Feminists in support of Tube cleaners strike

// 6 July 2008

Reader Alice sent over this photo of the Feminist Fightback demo in support of the striking Tube cleaners, at the headquarters of Transport for London:


Also see this excellent write up in the New Statesman:

So, why is the tube cleaners’ plight a feminist issue? Well, for a start most tube cleaners are women and Feminist Fightback feel that cleaning has been “underpaid and devalued as a ‘women’s industry’”. At £5.50 an hour, tube cleaners are certainly underpaid and undervalued. The 700-800 RMT members have a list of demands that brings shame to Transport for London (TfL) and its cleaning sub-contractors. They want a living wage, sick pay, 28 days holiday, final salary pension, free travel and an end to third party sackings. As well as the expected level of unpleasantness involved in the work, tube cleaners claim to face grim conditions: on-the-spot sackings, having to clean faeces with their bare hands, using unsafe cleaning chemicals and cleaning eight stations at a time on their own. On top of this, many workers face intimidation over immigration status. Despite Transport for London’s insistence that the strike was “completely unnecessary” it is about much more than the simple pay dispute TfL claims to be fixing.

And what are the Tube workers striking for? Their demands are very modest.

  • A wage of £7.20 per hour, the minimum London living wage as determined by the GLA last year.
  • Sick Pay
  • Decent pensions
  • 28 days’ annual leave
  • An end to third party sackings

One concrete thing you can do* is check whether your MP has signed this early-day motion, calling for conditions to be raised for Tube cleaners.

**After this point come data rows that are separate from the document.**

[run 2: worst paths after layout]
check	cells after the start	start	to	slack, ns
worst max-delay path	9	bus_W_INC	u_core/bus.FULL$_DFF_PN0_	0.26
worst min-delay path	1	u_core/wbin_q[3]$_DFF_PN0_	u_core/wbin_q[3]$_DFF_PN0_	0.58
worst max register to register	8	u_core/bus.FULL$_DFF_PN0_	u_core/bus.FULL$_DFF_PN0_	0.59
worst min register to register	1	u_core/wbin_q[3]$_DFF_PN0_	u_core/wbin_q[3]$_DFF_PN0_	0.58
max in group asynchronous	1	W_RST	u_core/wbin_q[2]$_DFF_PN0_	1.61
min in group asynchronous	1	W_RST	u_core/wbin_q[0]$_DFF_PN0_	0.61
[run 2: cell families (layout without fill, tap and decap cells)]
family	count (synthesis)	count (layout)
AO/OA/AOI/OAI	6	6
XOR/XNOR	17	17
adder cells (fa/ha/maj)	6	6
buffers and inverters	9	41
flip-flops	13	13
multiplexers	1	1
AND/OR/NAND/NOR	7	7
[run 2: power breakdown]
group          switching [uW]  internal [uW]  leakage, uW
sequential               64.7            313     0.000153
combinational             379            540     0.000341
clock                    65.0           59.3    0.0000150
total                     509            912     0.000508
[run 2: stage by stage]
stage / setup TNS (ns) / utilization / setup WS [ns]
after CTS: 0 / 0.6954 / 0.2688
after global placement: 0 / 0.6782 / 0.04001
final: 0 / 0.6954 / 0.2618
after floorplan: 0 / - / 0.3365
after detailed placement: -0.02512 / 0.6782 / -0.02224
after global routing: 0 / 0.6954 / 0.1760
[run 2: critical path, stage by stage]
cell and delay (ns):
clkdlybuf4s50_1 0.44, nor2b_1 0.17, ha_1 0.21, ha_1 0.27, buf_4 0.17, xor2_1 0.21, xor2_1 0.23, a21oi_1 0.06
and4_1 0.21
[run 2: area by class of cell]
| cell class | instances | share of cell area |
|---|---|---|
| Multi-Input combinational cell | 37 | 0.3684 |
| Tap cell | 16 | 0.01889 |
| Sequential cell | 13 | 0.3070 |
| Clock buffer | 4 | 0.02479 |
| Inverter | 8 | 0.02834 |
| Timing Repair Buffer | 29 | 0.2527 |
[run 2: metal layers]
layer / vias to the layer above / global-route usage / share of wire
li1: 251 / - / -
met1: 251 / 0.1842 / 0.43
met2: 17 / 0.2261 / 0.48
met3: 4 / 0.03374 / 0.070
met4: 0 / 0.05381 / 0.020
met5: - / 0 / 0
[src/rtl/rc4_char_classifier.sv]
// Combinational plaintext character classifier.
// Ports:
//   ch       - byte to classify
//   is_legal - 1 when ch is a space or a lowercase letter 'a'..'z'
module rc4_char_classifier
    import rc4_pkg::*;
(
    input  logic [7:0] ch,
    output logic       is_legal
);

    assign is_legal = (ch == CHAR_SPACE) ||
                      ((ch >= CHAR_LO_MIN) && (ch <= CHAR_LO_MAX));

endmodule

If she or he has not signed up yet, a judicious email might persuade them…

See also:

Penny Red

Liberal Conspiracy


*Other than by not dropping your litter on the Tube! See also vomiting, if it can be postponed. I struggle to believe there’s really such a thing as ‘littering in solidarity’, unless it also involves ‘cleaning up afterwards in solidarity’.

Comments From You

Anna // Posted 7 July 2008 at 12:51 am

Oh, there’s a surprise. Liam Fox hasn’t signed it.

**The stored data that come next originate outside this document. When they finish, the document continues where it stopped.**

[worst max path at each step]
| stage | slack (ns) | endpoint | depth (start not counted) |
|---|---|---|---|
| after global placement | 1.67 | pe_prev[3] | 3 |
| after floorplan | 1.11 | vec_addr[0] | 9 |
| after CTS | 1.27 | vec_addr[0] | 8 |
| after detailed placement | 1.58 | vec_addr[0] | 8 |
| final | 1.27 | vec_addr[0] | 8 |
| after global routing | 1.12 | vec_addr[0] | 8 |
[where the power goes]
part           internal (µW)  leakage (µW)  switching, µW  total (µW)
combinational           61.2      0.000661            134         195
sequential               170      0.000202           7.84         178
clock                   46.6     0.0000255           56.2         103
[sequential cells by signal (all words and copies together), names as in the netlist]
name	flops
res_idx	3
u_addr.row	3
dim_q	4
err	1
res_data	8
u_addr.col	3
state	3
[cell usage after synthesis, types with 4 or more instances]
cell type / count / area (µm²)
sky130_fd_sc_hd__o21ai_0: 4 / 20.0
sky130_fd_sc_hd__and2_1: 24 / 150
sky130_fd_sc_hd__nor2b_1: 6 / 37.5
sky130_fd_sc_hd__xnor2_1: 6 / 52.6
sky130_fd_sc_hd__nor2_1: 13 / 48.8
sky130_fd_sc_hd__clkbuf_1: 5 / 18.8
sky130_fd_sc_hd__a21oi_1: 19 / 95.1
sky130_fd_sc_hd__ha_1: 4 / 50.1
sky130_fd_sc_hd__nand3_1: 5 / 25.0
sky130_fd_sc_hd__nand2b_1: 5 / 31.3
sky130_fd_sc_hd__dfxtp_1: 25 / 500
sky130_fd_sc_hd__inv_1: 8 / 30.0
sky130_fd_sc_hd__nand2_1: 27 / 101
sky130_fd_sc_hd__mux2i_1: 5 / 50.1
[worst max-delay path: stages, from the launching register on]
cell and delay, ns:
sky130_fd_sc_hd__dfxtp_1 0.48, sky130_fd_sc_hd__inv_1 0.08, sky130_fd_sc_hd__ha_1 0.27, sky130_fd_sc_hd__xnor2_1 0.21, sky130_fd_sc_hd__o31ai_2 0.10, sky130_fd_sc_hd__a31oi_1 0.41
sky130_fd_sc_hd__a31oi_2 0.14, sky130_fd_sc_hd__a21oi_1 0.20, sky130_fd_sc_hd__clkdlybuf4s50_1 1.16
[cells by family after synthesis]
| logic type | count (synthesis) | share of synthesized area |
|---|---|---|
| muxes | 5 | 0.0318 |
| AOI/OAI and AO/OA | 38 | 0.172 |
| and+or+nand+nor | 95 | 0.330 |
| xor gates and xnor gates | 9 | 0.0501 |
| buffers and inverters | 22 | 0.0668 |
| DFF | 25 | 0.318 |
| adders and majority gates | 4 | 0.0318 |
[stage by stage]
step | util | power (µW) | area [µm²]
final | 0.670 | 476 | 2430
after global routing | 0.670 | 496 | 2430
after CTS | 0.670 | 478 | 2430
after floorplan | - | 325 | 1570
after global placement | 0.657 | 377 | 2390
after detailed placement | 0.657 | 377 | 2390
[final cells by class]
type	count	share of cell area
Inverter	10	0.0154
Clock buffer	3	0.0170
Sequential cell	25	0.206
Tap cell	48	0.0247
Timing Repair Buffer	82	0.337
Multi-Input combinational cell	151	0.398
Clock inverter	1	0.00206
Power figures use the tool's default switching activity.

I really, really hate that man.

Laurel Dearing // Posted 7 July 2008 at 4:08 pm

they dont get sick pay or minimum london wage? thats pathetic!

Sarah // Posted 7 July 2008 at 5:27 pm

I didn’t like the idea of ‘littering in solidarity’ either – I don’t litter normally, and I don’t see the need to start now.

I’ll email my MP though. This is just another example of ‘women’s work’ being devalued – it’s obviously hard work, and important work, and the least these women should expect is to be paid a decent living wage and benefits, and to have a safe working environment and be treated with respect.

I have to admit I’m coming to this from a position of huge privilege – I assumed it went without saying that things like sick pay and annual leave and pensions were part of being employed.

Torygirl // Posted 7 July 2008 at 9:56 pm

Polly Toynbee in the Guardian on Saturday made the valuable point that cleaning jobs need to stop being seen as ‘entry-level’. They’re vital and respectable.

Personally I think they deserve a good bit more than £7.20 an hour.

Laura Schwartz // Posted 16 July 2008 at 5:03 pm

Re the politics of ‘littering in solidarity’. Definitely an important discussion to have and one that Feminist Fightback did have. We decided to do so on advice of the cleaners themselves. Their aim, in going on strike, was to disrupt the service as much as possible and thus show their power (and the value of their work) and pressure their employers into meeting their demands. Littering meant potentially closing down stations because they were not clean enough to accord with health and safety standards- some FF members did succeed in closing down escaltors at Bank and Tottenham Court Road. Other tube workers in the same union (RMT) were prevented by the anti-trade union laws from striking in solidarity with the cleaners- but by working to rule, refusing to clear up litter and closing the stations they could act to support their fellow workers.